Advertisement
If you have a new account but are having problems posting or verifying your account, please email us on hello@boards.ie for help. Thanks :)
Hello all! Please ensure that you are posting a new thread or question in the appropriate forum. The Feedback forum is overwhelmed with questions that are having to be moved elsewhere. If you need help to verify your account contact hello@boards.ie

Interesting article about Travellers by a Traveller

1131416181925

Comments

  • Posts: 13,712 ✭✭✭✭ [Deleted User]


    I think theirs more than jealousy to be honest. Take for instance a large traveller wedding/communion. I find them totally tacky and cheap looking and most people I know feels the same. (Each to their own regarding taste) Their expensive tough and how a family who apparently is on social welfare or has little money, angers people because they fear the money comes from criminality(Burglaries/robberies) IE making people terrified of living in their own homes!
    And it probably does come from illegal activity, be that violent crime or undeclared income.

    I think there's a risk that those of us who seem to be 'arguing the travellers' side' are detached or in denial from reality. When I see local traveller families, whom I know don't work for a living, holding elaborate celebrations, I think exactly what you have described.


    At the risk of repeating myself, and I'm conscious that I have been doing so, we have to stop restating the problem over and over again, if we're never going to agree to some solution that we would all like to see arise.

    So many people are saying what the problem is, and they're right. But what do you personally propose?


  • Registered Users, Registered Users 2 Posts: 16,309 ✭✭✭✭markodaly


    seamus wrote: »
    One of the most telling examples of this refusal to self-examine came in the Carrickmines fire, when not a single advocacy group pointed to Traveller culture as a contributory factor in those ten deaths.

    It was all about trying to blame a council for the conditions, blaming local communities for being "unfriendly". Never once did we hear Pavee Point or another traveller say, "Hey, maybe if these people didn't refuse the housing that had made available to them because it's not part of their culture, they wouldn't have died all crammed together in a little flammable box?".

    When it comes to talking about Traveller issues, culture is for some reason, never the problem.
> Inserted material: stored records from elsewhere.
`config.mk`:
```
export PLATFORM = sky130hd
export DESIGN_NAME = sobol_rng_lsz
export DESIGN_NICKNAME = d
export VERILOG_FILES = /design/src/rtl/sobol_rng_lsz_pkg.sv /design/src/rtl/sobol_rng_lsz_lsz_idx.sv /design/src/rtl/sobol_rng_lsz.sv
export SDC_FILE = /design/constraint.sdc
export NUM_CORES = 1
export LEC_CHECK = 0
export CAP_MARGIN = 20
export CORE_MARGIN = 2
export CORE_UTILIZATION = 41
export DETAILED_ROUTE_END_ITERATION = 6
export MAX_ROUTING_LAYER = met4
export PLACE_DENSITY = 0.71
export SETUP_SLACK_MARGIN = 0.05
export SYNTH_ARGS = -nofsm -noshare
export SYNTH_HDL_FRONTEND = slang
export SYNTH_SLANG_ARGS = --single-unit
```
`constraint.sdc`:
```
create_clock -name iClk -period 3.35 [get_ports iClk]
set_clock_uncertainty 0.2 [all_clocks]
set_input_delay 0.335 -clock iClk [delete_from_list [all_inputs] [get_ports iClk]]
set_output_delay 0.335 -clock iClk [all_outputs]
set_load 0.02 [all_outputs]
```
`src/rtl/sobol_rng_lsz_pkg.sv`:
```
// Shared helpers for the Sobol generator: index-width sizing, direction-vector slicing,
// and the default van der Corput direction-vector set.
package sobol_rng_lsz_pkg;

   // Width of an index into BW positions; never narrower than one bit.
   function automatic int log2w(input int bw);
      return (bw > 1) ? $clog2(bw) : 1;
   endfunction

   // Bit offset of direction vector k of channel ch inside the packed iDirVec bus.
   function automatic int dir_base(input int ch, input int k, input int bw);
      return (ch * bw + k) * bw;
   endfunction

   localparam int VDC_BITWIDTH = 4;

   function automatic logic [VDC_BITWIDTH*VDC_BITWIDTH-1:0] vdc_vec();
      logic [VDC_BITWIDTH*VDC_BITWIDTH-1:0] v;
      v = '0;
      for (int k = 0; k < VDC_BITWIDTH; k++)
         v[k*VDC_BITWIDTH +: VDC_BITWIDTH] = VDC_BITWIDTH'(1 << (VDC_BITWIDTH - 1 - k));
      return v;
   endfunction

   localparam logic [VDC_BITWIDTH*VDC_BITWIDTH-1:0] VDC_DIRVEC = vdc_vec();

endpackage

```
`src/rtl/sobol_rng_lsz_lsz_idx.sv`:
```
// Least-significant-zero locator: one-hot of the lowest 0 bit, its binary index,
// and a found flag that drops when the input is all ones.
module lsz_idx
   import sobol_rng_lsz_pkg::*;
#(
   parameter int BITWIDTH    = 4,
   parameter int LOGBITWIDTH = log2w(BITWIDTH)
) (
   input  logic [BITWIDTH-1:0]    iVal,
   output logic [BITWIDTH-1:0]    oOneHot,
   output logic [LOGBITWIDTH-1:0] oIdx,
   output logic                   oFound
);

   always_comb begin
      logic seen;
      seen    = 1'b0;
      oOneHot = '0;
      oIdx    = '0;
      // seen is a thermometer: set from the first zero bit upward
      for (int i = 0; i < BITWIDTH; i++) begin
         oOneHot[i] = ~iVal[i] & ~seen;
         seen       = seen | ~iVal[i];
      end
      for (int i = 0; i < BITWIDTH; i++)
         if (oOneHot[i]) oIdx = oIdx | LOGBITWIDTH'(i);
      oFound = seen;
   end

endmodule

```
`src/rtl/sobol_rng_lsz.sv`:
```
// Multi-channel Sobol low-discrepancy generator: one shared step counter, LSZ-indexed
// direction vectors XORed into each channel's running state, registered samples.
module sobol_rng_lsz
   import sobol_rng_lsz_pkg::*;
#(
   parameter int BITWIDTH    = 4,
   parameter int CHANNELS    = 2,
   parameter int LOGBITWIDTH = log2w(BITWIDTH)
) (
   input  logic                                  iClk,
   input  logic                                  iRst,
   input  logic                                  iClr,
   input  logic                                  iEn,
   input  logic [CHANNELS*BITWIDTH*BITWIDTH-1:0] iDirVec,
   output logic [CHANNELS*BITWIDTH-1:0]          oRand,
   output logic                                  oValid,
   output logic                                  oWrap
);

   logic [BITWIDTH-1:0]    cnt_q, cnt_d;
   logic                   valid_q, valid_d;
   logic                   wrap_q, wrap_d;
   logic [BITWIDTH-1:0]    onehot;
   logic [LOGBITWIDTH-1:0] idx;
   logic                   found;
   logic                   unused_onehot;

   lsz_idx #(
      .BITWIDTH    (BITWIDTH),
      .LOGBITWIDTH (LOGBITWIDTH)
   ) u_lsz (
      .iVal    (cnt_q),
      .oOneHot (onehot),
      .oIdx    (idx),
      .oFound  (found)
   );

   assign unused_onehot = ^onehot;

   // An all-ones counter is the last point of the period: restart at zero.
   always_comb begin
      cnt_d   = cnt_q;
      valid_d = 1'b0;
      wrap_d  = 1'b0;
      if (iEn) begin
         cnt_d   = found ? cnt_q + 1'b1 : '0;
         valid_d = 1'b1;
         wrap_d  = ~found;
      end
   end

   always_ff @(posedge iClk) begin
      if (iRst || iClr) begin
         cnt_q   <= '0;
         valid_q <= 1'b0;
         wrap_q  <= 1'b0;
      end else begin
         cnt_q   <= cnt_d;
         valid_q <= valid_d;
         wrap_q  <= wrap_d;
      end
   end

   assign oValid = valid_q;
   assign oWrap  = wrap_q;

   for (genvar c = 0; c < CHANNELS; c++) begin : g_ch
      logic [BITWIDTH-1:0] state_q, state_d;
      logic [BITWIDTH-1:0] rand_q, rand_d;
      logic [BITWIDTH-1:0] dir;

      assign dir = iDirVec[dir_base(c, int'(idx), BITWIDTH) +: BITWIDTH];

      always_comb begin
         state_d = state_q;
         rand_d  = rand_q;
         if (iEn) begin
            rand_d  = state_q;
            state_d = found ? (state_q ^ dir) : '0;
         end
      end

      // Clear restarts the sequence but leaves the last sample on the output.
      always_ff @(posedge iClk) begin
         if (iRst) begin
            state_q <= '0;
            rand_q  <= '0;
         end else if (iClr) begin
            state_q <= '0;
         end else begin
            state_q <= state_d;
            rand_q  <= rand_d;
         end
      end

      assign oRand[c*BITWIDTH +: BITWIDTH] = rand_q;
   end

endmodule

```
Apparently it's the sacred cow that must never be touched, and the onus is on the rest of us to make concessions (financial, legal and social) for that culture, no matter how archaic or ridiculous that culture may be.

    We're never going to get past this impasse until traveller groups are willing to step up and work to change the most toxic and anti-social parts of traveller culture. The rest of society has done everything they can.
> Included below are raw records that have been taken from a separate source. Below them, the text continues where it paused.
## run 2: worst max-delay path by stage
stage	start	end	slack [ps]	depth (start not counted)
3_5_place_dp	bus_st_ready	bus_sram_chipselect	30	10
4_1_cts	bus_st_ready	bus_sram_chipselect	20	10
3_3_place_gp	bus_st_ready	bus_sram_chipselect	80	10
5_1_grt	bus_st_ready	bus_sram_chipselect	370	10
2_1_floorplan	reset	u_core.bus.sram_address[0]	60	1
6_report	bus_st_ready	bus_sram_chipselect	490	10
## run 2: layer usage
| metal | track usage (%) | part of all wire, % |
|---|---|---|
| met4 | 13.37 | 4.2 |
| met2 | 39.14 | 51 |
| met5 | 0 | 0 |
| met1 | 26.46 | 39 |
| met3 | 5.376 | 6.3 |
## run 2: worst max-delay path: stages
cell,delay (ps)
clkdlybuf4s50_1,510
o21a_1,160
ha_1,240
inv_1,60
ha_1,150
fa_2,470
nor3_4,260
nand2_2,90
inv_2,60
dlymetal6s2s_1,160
[src/rtl/uart_imem_loader_pkg.sv]
// Shared types and constants for the UART instruction-memory boot loader.
// Word assembly helpers live here so the packer and any checker agree on lane order.
package uart_loader_pkg;

    typedef enum logic [1:0] {
        ST_LOAD  = 2'd0,
        ST_DONE  = 2'd1,
        ST_ERROR = 2'd2
    } state_e;

    localparam int          BYTES_PER_WORD  = 4;
    localparam logic [31:0] DEF_END_WORD    = 32'hFFFF_FFFF;
    localparam int          DEF_TIMEOUT_CYC = 500000;

    // Little-endian lane insert: lane 0 is bits [7:0].
    function automatic logic [31:0] put_lane(input logic [31:0] word,
                                             input logic [1:0]  lane,
                                             input logic [7:0]  data);
        logic [31:0] res;
        res = word;
        res[{lane, 3'b000} +: 8] = data;
        return res;
    endfunction

endpackage

[src/rtl/uart_imem_loader_byte_packer.sv]
// Byte-lane packer: collects four received bytes into one little-endian word.
// word_ready_o/word_o are combinational so the owner can register the write one clock after the last byte.
module byte_packer
    import uart_loader_pkg::*;
(
    input  logic        clk,
    input  logic        resetn,
    input  logic        clr_i,
    input  logic        byte_valid_i,
    input  logic [7:0]  byte_i,
    output logic [1:0]  byte_idx_o,
    output logic [31:0] word_o,
    output logic        word_ready_o
);

    localparam logic [1:0] LAST_LANE = 2'(BYTES_PER_WORD - 1);

    logic [31:0] shift_q, shift_d;
    logic [1:0]  idx_q, idx_d;

    // Merge the incoming byte into its lane and decide the next packer state.
    always_comb begin
        shift_d      = shift_q;
        idx_d        = idx_q;
        word_o       = put_lane(shift_q, idx_q, byte_i);
        word_ready_o = byte_valid_i && !clr_i && (idx_q == LAST_LANE);
        if (clr_i) begin
            shift_d = 32'd0;
            idx_d   = 2'd0;
        end else if (byte_valid_i) begin
            if (idx_q == LAST_LANE) begin
                shift_d = 32'd0;
                idx_d   = 2'd0;
            end else begin
                shift_d = word_o;
                idx_d   = idx_q + 2'd1;
            end
        end else begin
            shift_d = shift_q;
            idx_d   = idx_q;
        end
    end

    // Packer state registers.
    always_ff @(posedge clk or negedge resetn) begin
        if (!resetn) begin
            shift_q <= 32'd0;
            idx_q   <= 2'd0;
        end else begin
            shift_q <= shift_d;
            idx_q   <= idx_d;
        end
    end

    assign byte_idx_o = idx_q;

endmodule
File: src/rtl/uart_pkg.sv
// Types and constants shared between the UART receiver and transmitter.
package uart_pkg;

   localparam int DATA_BITS = 8;

   typedef enum logic [1:0] {
      IDLE  = 2'd0,
      START = 2'd1,
      DATA  = 2'd2,
      STOP  = 2'd3
   } rx_state_t;

endpackage

File: src/rtl/uart_rx_sync2.sv
// Two-flop synchroniser for an asynchronous single-bit input; both flops
// reset to RST_VAL so the output never shows a spurious edge out of reset.
module sync2 #(
   parameter logic RST_VAL = 1'b1
) (
   input  logic clk,
   input  logic rst_n,
   input  logic i_d,
   output logic o_q
);

   logic r_meta;
   logic r_q;

   always_ff @(posedge clk or negedge rst_n) begin
      if (!rst_n) begin
         r_meta <= RST_VAL;
         r_q    <= RST_VAL;
      end else begin
         r_meta <= i_d;
         r_q    <= r_meta;
      end
   end

   assign o_q = r_q;

endmodule
$ cat config.mk
export PLATFORM = sky130hd
export DESIGN_NAME = bist_address_sequencer_flat
export DESIGN_NICKNAME = d
export VERILOG_FILES = /design/src/rtl/bist_address_sequencer_if.sv /design/src/rtl/bist_address_sequencer.sv /design/src/flat_wrapper.sv
export SDC_FILE = /design/constraint.sdc
export NUM_CORES = 1
export LEC_CHECK = 0
export CORE_MARGIN = 2
export CORE_UTILIZATION = 55
export DETAILED_ROUTE_END_ITERATION = 6
export PLACE_DENSITY = 0.83
export SLEW_MARGIN = 20
export SYNTH_ARGS = -nofsm -noshare
export SYNTH_HDL_FRONTEND = slang
export SYNTH_SLANG_ARGS = --single-unit
export TNS_END_PERCENT = 5
$ cat constraint.sdc
create_clock -name clk -period 5.8 [get_ports clk]
set_clock_uncertainty 0.2 [all_clocks]
set_input_delay 0.58 -clock clk [delete_from_list [all_inputs] [get_ports clk]]
set_output_delay 0.58 -clock clk [all_outputs]
set_load 0.005 [all_outputs]
$ cat src/rtl/bist_address_sequencer_if.sv
// Bus bundle between the March-element controller (master) and the BIST
// address sequencer (slave): sweep control in, current address and status out.
interface bist_address_sequencer_if #(
    parameter int A_WIDTH = 4
);
    logic               start;
    logic               abort;
    logic               adv;
    logic               up_down;
    logic               fast_row;
    logic [A_WIDTH-1:0] lo_addr;
    logic [A_WIDTH-1:0] hi_addr;
    logic [A_WIDTH-1:0] address;
    logic               addr_valid;
    logic               last;
    logic               busy;
    logic               done;
    logic               err;

    modport master (
        output start, abort, adv, up_down, fast_row, lo_addr, hi_addr,
        input  address, addr_valid, last, busy, done, err
    );

    modport slave (
        input  start, abort, adv, up_down, fast_row, lo_addr, hi_addr,
        output address, addr_valid, last, busy, done, err
    );
endinterface

$ cat src/rtl/bist_address_sequencer.sv
// Walks an inclusive address window up or down, linear or fast-row order,
// one address per adv; flags the final address and holds done until restart.
module bist_address_sequencer #(
    parameter int A_WIDTH  = 4,
    parameter int COL_BITS = 2
) (
    input  logic                      clk,
    input  logic                      reset_n,
    bist_address_sequencer_if.slave   bus
);
    localparam int ROW_BITS = A_WIDTH - COL_BITS;

    typedef enum logic [1:0] {
        S_IDLE = 2'd0,
        S_RUN  = 2'd1,
        S_DONE = 2'd2
    } state_t;

    state_t             state_q, state_d;
    logic [A_WIDTH-1:0] idx_q, idx_d;
    logic [A_WIDTH-1:0] lo_q, lo_d;
    logic [A_WIDTH-1:0] hi_q, hi_d;
    logic [A_WIDTH-1:0] addr_q, addr_d;
    logic               dir_q, dir_d;
    logic               frow_q, frow_d;
    logic               err_q, err_d;

    logic [A_WIDTH-1:0] end_idx;
    logic               at_end;
    logic               running;

    // Fast-row order rotates the row field into the low bits.
    function automatic logic [A_WIDTH-1:0] map_addr(
        input logic [A_WIDTH-1:0] i,
        input logic               fr
    );
        logic [A_WIDTH-1:0] r;
        r = fr ? {i[ROW_BITS-1:0], i[A_WIDTH-1:ROW_BITS]} : i;
        return r;
    endfunction

    assign end_idx = dir_q ? hi_q : lo_q;
    assign at_end  = (idx_q == end_idx);
    assign running = (state_q == S_RUN);

    always_comb begin
        state_d = state_q;
        idx_d   = idx_q;
        lo_d    = lo_q;
        hi_d    = hi_q;
        dir_d   = dir_q;
        frow_d  = frow_q;
        err_d   = err_q;

        if (bus.abort) begin
            state_d = S_IDLE;
            err_d   = 1'b0;
        end else if (bus.start && !running) begin
            if (bus.lo_addr > bus.hi_addr) begin
                // Illegal window: report and finish without presenting an address.
                state_d = S_DONE;
                err_d   = 1'b1;
            end else begin
                state_d = S_RUN;
                err_d   = 1'b0;
                lo_d    = bus.lo_addr;
                hi_d    = bus.hi_addr;
                dir_d   = bus.up_down;
                frow_d  = bus.fast_row;
                idx_d   = bus.up_down ? bus.lo_addr : bus.hi_addr;
            end
        end else if (bus.adv && running) begin
            if (at_end) begin
                state_d = S_DONE;
            end else begin
                idx_d = dir_q ? idx_q + A_WIDTH'(1) : idx_q - A_WIDTH'(1);
            end
        end

        addr_d = map_addr(idx_d, frow_d);
    end

    always_ff @(posedge clk or negedge reset_n) begin
        if (!reset_n) begin
            state_q <= S_IDLE;
            idx_q   <= '0;
            lo_q    <= '0;
            hi_q    <= '0;
            addr_q  <= '0;
            dir_q   <= 1'b0;
            frow_q  <= 1'b0;
            err_q   <= 1'b0;
        end else begin
            state_q <= state_d;
            idx_q   <= idx_d;
            lo_q    <= lo_d;
            hi_q    <= hi_d;
            addr_q  <= addr_d;
            dir_q   <= dir_d;
            frow_q  <= frow_d;
            err_q   <= err_d;
        end
    end

    assign bus.address    = addr_q;
    assign bus.addr_valid = running;
    assign bus.busy       = running;
    assign bus.last       = running && at_end;
    assign bus.done       = (state_q == S_DONE);
    assign bus.err        = err_q;
endmodule

$ cat src/flat_wrapper.sv
// flat-port wrapper written by rule: the top's interface ports become plain ports
module bist_address_sequencer_flat 
#(
    parameter int A_WIDTH  = 4,
    parameter int COL_BITS = 2
)
  (clk, reset_n, bus_start, bus_abort, bus_adv, bus_up_down, bus_fast_row, bus_lo_addr, bus_hi_addr, bus_address, bus_addr_valid, bus_last, bus_busy, bus_done, bus_err);
  bist_address_sequencer_if #(.A_WIDTH(A_WIDTH)) bus_i ();
  input  logic clk;
  input  logic reset_n;
  input wire logic [$bits(bus_i.start)-1:0] bus_start;
  input wire logic [$bits(bus_i.abort)-1:0] bus_abort;
  input wire logic [$bits(bus_i.adv)-1:0] bus_adv;
  input wire logic [$bits(bus_i.up_down)-1:0] bus_up_down;
  input wire logic [$bits(bus_i.fast_row)-1:0] bus_fast_row;
  input wire logic [$bits(bus_i.lo_addr)-1:0] bus_lo_addr;
  input wire logic [$bits(bus_i.hi_addr)-1:0] bus_hi_addr;
  output wire logic [$bits(bus_i.address)-1:0] bus_address;
  output wire logic [$bits(bus_i.addr_valid)-1:0] bus_addr_valid;
  output wire logic [$bits(bus_i.last)-1:0] bus_last;
  output wire logic [$bits(bus_i.busy)-1:0] bus_busy;
  output wire logic [$bits(bus_i.done)-1:0] bus_done;
  output wire logic [$bits(bus_i.err)-1:0] bus_err;
  assign bus_i.start = bus_start;
  assign bus_i.abort = bus_abort;
  assign bus_i.adv = bus_adv;
  assign bus_i.up_down = bus_up_down;
  assign bus_i.fast_row = bus_fast_row;
  assign bus_i.lo_addr = bus_lo_addr;
  assign bus_i.hi_addr = bus_hi_addr;
  assign bus_address = bus_i.address;
  assign bus_addr_valid = bus_i.addr_valid;
  assign bus_last = bus_i.last;
  assign bus_busy = bus_i.busy;
  assign bus_done = bus_i.done;
  assign bus_err = bus_i.err;
  bist_address_sequencer #(.A_WIDTH(A_WIDTH), .COL_BITS(COL_BITS)) u_core (.clk(clk), .reset_n(reset_n), .bus(bus_i));
endmodule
    Wasn't it one of the reasons that these Travellers were crammed in Carrickmines was due to a feud with another family?


  • Posts: 0 [Deleted User]


    While I've spoken with many travellers, I've never once had a conversation with a Traveller in my life. (Yes, there's a badly needed grammar lesson there.)

    I doubt my experience is unusual. This is why I've never quite got the venom against them, which is clearly not just on grounds of littering (plenty of settled people do that) or opposition to people who avoid paying tax (the same people aren't exactly conspicuous in their opposition to corporate tax dodging, businesses not declaring income, etc). It couldn't be jealousy, for all the obvious educational, socio-economic and cultural advantages which even the poorest settled person has over the majority of Travellers.

    I'd have to go out of my way to find them, even if I am conscious of isolated farming relatives who fear their arrival on their property.


  • Registered Users, Registered Users 2 Posts: 31,686 ✭✭✭✭freshpopcorn


    And it probably does come from illegal activity, be that violent crime or undeclared income.

    I think there's a risk that those of us who seem to be 'arguing the travellers' side' are detached or in denial from reality. When I see local traveller families, whom I know don't work for a living, holding elaborate celebrations, I think exactly what you have described.


    At the risk of repeating myself, and I'm conscious that I have been doing so, we have to stop restating the problem over and over again, if we're never going to agree to some solution that we would all like to see arise.

    So many people are saying what the problem is, and they're right. But what do you personally propose?

    As I said I don't know how to fix the issue to be honest. Take for instance My Big Fat Gypsy Wedding.(Such programs have done the community no favors in my opinion) The lady on that always says you never ask a traveller about money. If they were honest about it maybe that would help or if they lived within their means. It would take a lot of work from both sides.


  • Posts: 13,712 ✭✭✭✭ [Deleted User]


    As I said I don't know how to fix the issue to be honest. Take for instance My Big Fat Gypsy Wedding.(Such programs have done the community no favors in my opinion) The lady on that always says you never ask a traveller about money. If they were honest about it maybe that would help or if they lived within their means. It would take a lot of work from both sides.
    My biggest problem with shows like that is that travellers are never asked about their income. It isn't that I have a personal interest in shaming them into admissions of illegal behaviour (which we all know does happen), but maybe if such admissions occured we might all be provoked, both travellers and settled people, into a serious debate about how to solve this unacceptable situation.


  • Advertisement
  • Posts: 0 [Deleted User]


    While I've spoken with many travellers, I've never once had a conversation with a Traveller in my life. (Yes, there's a badly needed grammar lesson there.)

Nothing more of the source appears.